Records for this exercise:

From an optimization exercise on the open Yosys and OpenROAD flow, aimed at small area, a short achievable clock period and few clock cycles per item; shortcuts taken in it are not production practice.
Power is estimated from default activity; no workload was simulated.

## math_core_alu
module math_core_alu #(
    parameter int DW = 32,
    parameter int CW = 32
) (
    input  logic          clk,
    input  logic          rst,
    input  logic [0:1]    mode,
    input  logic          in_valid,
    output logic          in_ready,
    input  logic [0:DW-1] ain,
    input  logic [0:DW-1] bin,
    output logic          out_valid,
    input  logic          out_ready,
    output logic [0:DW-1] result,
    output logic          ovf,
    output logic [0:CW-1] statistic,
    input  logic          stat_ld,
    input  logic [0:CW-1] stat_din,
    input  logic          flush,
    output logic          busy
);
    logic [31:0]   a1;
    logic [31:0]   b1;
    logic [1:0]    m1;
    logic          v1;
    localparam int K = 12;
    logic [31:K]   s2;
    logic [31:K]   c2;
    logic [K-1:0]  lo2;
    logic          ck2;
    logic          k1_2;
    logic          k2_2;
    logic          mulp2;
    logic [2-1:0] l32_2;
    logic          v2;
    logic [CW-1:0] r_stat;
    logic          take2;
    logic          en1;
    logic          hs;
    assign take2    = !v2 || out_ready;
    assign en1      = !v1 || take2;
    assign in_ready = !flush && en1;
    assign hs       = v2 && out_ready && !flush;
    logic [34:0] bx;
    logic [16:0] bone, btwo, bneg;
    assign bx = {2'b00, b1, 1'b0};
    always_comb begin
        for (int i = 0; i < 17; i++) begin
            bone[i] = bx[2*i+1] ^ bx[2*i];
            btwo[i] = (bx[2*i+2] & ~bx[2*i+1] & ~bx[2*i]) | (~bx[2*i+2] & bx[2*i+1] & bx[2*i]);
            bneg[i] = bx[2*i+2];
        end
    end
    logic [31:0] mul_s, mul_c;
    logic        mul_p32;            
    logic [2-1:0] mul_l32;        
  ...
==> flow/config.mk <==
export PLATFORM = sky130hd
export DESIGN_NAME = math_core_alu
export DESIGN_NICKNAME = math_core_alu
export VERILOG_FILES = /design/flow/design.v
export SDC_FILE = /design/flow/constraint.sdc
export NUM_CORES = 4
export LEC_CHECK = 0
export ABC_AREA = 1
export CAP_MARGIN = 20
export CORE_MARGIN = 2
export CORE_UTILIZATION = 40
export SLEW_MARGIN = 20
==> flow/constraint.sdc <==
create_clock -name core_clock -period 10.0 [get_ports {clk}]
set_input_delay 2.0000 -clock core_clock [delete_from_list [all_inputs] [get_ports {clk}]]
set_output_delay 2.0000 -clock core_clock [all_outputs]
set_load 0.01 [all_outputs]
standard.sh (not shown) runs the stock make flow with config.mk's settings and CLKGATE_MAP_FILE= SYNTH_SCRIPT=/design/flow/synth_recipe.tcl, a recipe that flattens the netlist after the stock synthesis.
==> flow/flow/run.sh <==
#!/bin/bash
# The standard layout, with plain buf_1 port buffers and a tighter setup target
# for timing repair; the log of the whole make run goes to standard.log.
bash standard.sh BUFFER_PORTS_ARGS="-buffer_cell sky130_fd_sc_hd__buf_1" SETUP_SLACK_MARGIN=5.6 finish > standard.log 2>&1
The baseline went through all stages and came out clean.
---
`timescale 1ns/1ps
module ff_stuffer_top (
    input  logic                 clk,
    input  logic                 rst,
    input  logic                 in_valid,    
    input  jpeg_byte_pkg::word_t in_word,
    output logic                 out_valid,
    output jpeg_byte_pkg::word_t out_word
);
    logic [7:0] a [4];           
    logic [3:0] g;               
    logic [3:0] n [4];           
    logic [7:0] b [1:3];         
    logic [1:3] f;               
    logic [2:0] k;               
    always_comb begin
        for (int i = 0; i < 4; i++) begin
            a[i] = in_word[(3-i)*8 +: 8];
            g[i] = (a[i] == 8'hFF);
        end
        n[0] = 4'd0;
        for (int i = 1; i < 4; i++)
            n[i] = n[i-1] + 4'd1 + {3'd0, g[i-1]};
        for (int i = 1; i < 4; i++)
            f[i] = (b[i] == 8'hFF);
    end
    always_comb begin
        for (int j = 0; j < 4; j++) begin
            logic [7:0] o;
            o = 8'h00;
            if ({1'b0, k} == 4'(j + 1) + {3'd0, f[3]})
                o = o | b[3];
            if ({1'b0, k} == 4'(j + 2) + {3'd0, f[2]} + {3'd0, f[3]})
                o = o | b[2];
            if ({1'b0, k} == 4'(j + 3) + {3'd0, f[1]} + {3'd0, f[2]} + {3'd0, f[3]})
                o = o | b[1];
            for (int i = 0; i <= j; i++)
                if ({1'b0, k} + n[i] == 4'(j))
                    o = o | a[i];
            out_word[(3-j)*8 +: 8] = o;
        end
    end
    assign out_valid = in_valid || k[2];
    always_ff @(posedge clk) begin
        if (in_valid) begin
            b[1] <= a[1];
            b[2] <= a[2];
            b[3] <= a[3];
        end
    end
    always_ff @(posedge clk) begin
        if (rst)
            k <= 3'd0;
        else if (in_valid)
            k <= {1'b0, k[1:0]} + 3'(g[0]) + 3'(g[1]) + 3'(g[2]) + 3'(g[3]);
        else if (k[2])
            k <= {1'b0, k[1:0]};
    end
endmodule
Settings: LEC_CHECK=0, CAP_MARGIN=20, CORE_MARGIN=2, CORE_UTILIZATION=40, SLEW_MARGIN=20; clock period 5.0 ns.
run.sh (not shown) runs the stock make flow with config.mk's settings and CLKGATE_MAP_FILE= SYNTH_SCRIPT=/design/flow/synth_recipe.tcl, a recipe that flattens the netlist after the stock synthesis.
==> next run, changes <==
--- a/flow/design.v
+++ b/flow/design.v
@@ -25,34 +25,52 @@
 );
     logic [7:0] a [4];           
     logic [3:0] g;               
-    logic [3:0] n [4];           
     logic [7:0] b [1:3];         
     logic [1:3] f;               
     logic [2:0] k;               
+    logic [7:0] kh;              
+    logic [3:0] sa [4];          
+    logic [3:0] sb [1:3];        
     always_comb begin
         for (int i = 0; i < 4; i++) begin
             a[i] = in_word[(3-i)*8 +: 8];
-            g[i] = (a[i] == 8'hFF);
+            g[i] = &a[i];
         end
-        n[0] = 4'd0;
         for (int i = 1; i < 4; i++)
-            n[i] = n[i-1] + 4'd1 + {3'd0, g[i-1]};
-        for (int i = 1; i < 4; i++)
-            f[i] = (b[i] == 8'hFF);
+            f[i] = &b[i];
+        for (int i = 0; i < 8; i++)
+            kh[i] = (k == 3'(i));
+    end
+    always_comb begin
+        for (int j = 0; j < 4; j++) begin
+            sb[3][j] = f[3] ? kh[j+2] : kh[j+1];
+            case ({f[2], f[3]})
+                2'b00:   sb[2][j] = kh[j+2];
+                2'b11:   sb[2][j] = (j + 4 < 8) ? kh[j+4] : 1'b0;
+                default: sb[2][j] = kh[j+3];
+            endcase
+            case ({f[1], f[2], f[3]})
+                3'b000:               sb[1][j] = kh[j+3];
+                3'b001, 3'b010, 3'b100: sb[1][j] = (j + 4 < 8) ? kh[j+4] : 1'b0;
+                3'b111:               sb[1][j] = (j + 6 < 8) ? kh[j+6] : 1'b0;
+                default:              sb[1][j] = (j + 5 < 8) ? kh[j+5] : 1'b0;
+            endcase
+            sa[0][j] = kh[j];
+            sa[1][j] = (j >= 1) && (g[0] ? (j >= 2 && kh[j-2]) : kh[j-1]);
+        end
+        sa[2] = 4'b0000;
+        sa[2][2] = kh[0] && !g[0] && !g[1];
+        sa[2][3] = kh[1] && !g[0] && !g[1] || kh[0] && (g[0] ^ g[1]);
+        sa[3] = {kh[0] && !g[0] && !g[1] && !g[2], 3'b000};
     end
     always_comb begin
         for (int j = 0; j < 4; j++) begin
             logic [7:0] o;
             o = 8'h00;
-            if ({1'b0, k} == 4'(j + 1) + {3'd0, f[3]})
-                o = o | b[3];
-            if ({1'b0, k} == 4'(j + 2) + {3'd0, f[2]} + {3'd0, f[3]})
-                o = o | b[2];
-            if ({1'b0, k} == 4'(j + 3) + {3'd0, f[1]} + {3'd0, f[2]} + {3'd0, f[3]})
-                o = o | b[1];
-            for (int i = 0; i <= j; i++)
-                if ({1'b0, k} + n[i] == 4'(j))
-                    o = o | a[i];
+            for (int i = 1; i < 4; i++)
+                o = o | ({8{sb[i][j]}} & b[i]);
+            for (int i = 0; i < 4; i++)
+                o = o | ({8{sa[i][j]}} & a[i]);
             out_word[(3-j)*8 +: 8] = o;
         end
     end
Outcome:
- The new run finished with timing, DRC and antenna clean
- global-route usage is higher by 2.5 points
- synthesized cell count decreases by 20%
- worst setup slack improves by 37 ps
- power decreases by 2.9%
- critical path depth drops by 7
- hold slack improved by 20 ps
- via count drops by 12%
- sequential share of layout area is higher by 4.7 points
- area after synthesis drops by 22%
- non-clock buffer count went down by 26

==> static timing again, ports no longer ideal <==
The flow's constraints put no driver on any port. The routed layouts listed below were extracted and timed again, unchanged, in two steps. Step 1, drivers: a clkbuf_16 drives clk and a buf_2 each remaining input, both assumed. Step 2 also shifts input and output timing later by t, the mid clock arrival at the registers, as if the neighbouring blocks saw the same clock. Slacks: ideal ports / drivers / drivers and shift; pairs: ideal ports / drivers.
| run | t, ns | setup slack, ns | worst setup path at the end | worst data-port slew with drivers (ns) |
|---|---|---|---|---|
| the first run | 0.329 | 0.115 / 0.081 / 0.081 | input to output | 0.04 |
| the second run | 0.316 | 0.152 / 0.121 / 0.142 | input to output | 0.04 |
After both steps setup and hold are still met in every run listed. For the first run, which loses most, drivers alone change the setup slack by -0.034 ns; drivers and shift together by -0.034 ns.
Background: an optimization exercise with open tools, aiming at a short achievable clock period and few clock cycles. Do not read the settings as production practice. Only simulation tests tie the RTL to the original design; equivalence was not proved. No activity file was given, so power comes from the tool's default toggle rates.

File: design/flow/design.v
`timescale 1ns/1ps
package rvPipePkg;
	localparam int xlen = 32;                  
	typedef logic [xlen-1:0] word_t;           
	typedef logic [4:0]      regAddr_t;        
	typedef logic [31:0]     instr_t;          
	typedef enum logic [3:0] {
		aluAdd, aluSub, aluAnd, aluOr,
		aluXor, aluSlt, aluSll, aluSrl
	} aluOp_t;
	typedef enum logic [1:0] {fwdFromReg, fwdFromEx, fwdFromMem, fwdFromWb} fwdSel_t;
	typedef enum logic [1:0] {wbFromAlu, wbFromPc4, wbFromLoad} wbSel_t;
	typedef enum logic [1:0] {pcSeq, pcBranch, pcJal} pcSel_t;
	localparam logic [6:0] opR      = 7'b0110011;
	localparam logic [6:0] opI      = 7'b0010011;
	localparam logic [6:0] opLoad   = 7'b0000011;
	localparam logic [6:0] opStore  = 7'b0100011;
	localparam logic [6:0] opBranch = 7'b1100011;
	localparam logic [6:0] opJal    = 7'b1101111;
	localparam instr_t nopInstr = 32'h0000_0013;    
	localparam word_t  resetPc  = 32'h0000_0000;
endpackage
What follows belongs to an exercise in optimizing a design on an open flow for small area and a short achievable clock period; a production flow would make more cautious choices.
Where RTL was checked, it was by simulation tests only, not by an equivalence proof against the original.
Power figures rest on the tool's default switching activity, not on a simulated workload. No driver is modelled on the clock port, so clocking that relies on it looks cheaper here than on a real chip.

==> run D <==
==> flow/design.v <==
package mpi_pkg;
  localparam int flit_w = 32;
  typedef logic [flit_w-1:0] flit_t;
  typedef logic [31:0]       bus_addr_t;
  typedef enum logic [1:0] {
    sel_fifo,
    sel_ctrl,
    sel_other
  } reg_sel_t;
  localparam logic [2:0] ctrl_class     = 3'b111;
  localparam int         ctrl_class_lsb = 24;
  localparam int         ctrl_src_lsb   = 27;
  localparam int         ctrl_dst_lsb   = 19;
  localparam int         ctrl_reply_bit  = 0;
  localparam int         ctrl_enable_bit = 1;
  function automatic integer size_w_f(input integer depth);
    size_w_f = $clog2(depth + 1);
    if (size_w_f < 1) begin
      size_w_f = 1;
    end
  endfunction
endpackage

Exercise:
Among the lines above, which hold the word "ideal"? Report each one.

Expected answer:
==> static timing again, ports no longer ideal <==
The flow's constraints put no driver on any port. The routed layouts listed below were extracted and timed again, unchanged, in two steps. Step 1, drivers: a clkbuf_16 drives clk and a buf_2 each remaining input, both assumed. Step 2 also shifts input and output timing later by t, the mid clock arrival at the registers, as if the neighbouring blocks saw the same clock. Slacks: ideal ports / drivers / drivers and shift; pairs: ideal ports / drivers.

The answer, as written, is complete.